◆ EXERCISE PROMPT
Give back only the lines in the records below from the one with "nand2_1 150, dlygate4sd2_1 360" to the one with "results of run", both inclusive, word for word.

◆ Saved entries
+++

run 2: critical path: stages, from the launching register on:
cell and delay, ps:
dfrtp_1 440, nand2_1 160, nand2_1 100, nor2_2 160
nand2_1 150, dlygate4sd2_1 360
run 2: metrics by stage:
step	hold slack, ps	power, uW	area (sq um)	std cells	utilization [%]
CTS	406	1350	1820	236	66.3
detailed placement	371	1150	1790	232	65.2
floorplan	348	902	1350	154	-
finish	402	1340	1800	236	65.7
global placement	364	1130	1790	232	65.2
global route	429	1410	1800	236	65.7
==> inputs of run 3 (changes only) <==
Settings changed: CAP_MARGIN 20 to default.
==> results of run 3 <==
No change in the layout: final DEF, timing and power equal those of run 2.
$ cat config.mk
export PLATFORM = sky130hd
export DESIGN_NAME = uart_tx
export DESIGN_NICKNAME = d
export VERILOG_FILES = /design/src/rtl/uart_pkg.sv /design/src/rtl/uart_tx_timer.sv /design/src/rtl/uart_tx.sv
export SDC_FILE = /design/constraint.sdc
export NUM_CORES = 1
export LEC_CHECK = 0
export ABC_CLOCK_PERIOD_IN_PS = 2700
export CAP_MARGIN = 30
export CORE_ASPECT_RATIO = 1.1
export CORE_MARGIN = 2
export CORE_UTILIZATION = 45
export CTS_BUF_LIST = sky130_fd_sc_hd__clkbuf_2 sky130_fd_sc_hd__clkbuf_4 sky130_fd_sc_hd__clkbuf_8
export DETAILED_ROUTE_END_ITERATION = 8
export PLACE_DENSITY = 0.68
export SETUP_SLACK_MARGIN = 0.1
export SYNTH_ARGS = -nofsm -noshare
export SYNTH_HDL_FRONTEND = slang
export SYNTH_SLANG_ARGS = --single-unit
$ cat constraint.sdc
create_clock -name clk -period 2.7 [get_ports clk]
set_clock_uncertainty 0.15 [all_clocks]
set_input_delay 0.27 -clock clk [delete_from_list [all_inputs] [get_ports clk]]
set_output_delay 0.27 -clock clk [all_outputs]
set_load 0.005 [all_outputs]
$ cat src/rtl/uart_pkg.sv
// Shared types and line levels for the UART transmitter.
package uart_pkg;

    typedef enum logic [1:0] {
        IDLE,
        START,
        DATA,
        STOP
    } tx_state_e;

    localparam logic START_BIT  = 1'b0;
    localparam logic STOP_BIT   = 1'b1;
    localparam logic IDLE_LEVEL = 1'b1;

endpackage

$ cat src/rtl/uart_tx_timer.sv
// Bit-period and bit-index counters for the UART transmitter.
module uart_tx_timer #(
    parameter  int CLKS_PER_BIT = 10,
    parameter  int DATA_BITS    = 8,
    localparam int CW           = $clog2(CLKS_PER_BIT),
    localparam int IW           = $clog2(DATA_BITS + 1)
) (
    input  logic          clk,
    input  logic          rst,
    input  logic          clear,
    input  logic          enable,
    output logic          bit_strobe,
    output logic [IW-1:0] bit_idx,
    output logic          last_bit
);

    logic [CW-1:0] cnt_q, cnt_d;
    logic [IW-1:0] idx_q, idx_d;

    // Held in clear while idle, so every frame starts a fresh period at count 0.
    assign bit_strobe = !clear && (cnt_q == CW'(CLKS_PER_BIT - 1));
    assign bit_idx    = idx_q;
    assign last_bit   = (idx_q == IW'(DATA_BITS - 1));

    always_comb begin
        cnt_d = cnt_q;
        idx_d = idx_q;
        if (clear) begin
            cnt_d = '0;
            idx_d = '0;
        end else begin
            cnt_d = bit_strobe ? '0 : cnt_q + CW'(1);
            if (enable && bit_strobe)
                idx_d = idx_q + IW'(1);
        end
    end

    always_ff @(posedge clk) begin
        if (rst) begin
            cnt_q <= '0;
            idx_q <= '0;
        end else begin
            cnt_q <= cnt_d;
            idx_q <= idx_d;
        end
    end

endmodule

+++

◆ SOLUTION TO THE EXERCISE
nand2_1 150, dlygate4sd2_1 360
run 2: metrics by stage:
step	hold slack, ps	power, uW	area (sq um)	std cells	utilization [%]
CTS	406	1350	1820	236	66.3
detailed placement	371	1150	1790	232	65.2
floorplan	348	902	1350	154	-
finish	402	1340	1800	236	65.7
global placement	364	1130	1790	232	65.2
global route	429	1410	1800	236	65.7
==> inputs of run 3 (changes only) <==
Settings changed: CAP_MARGIN 20 to default.
==> results of run 3 <==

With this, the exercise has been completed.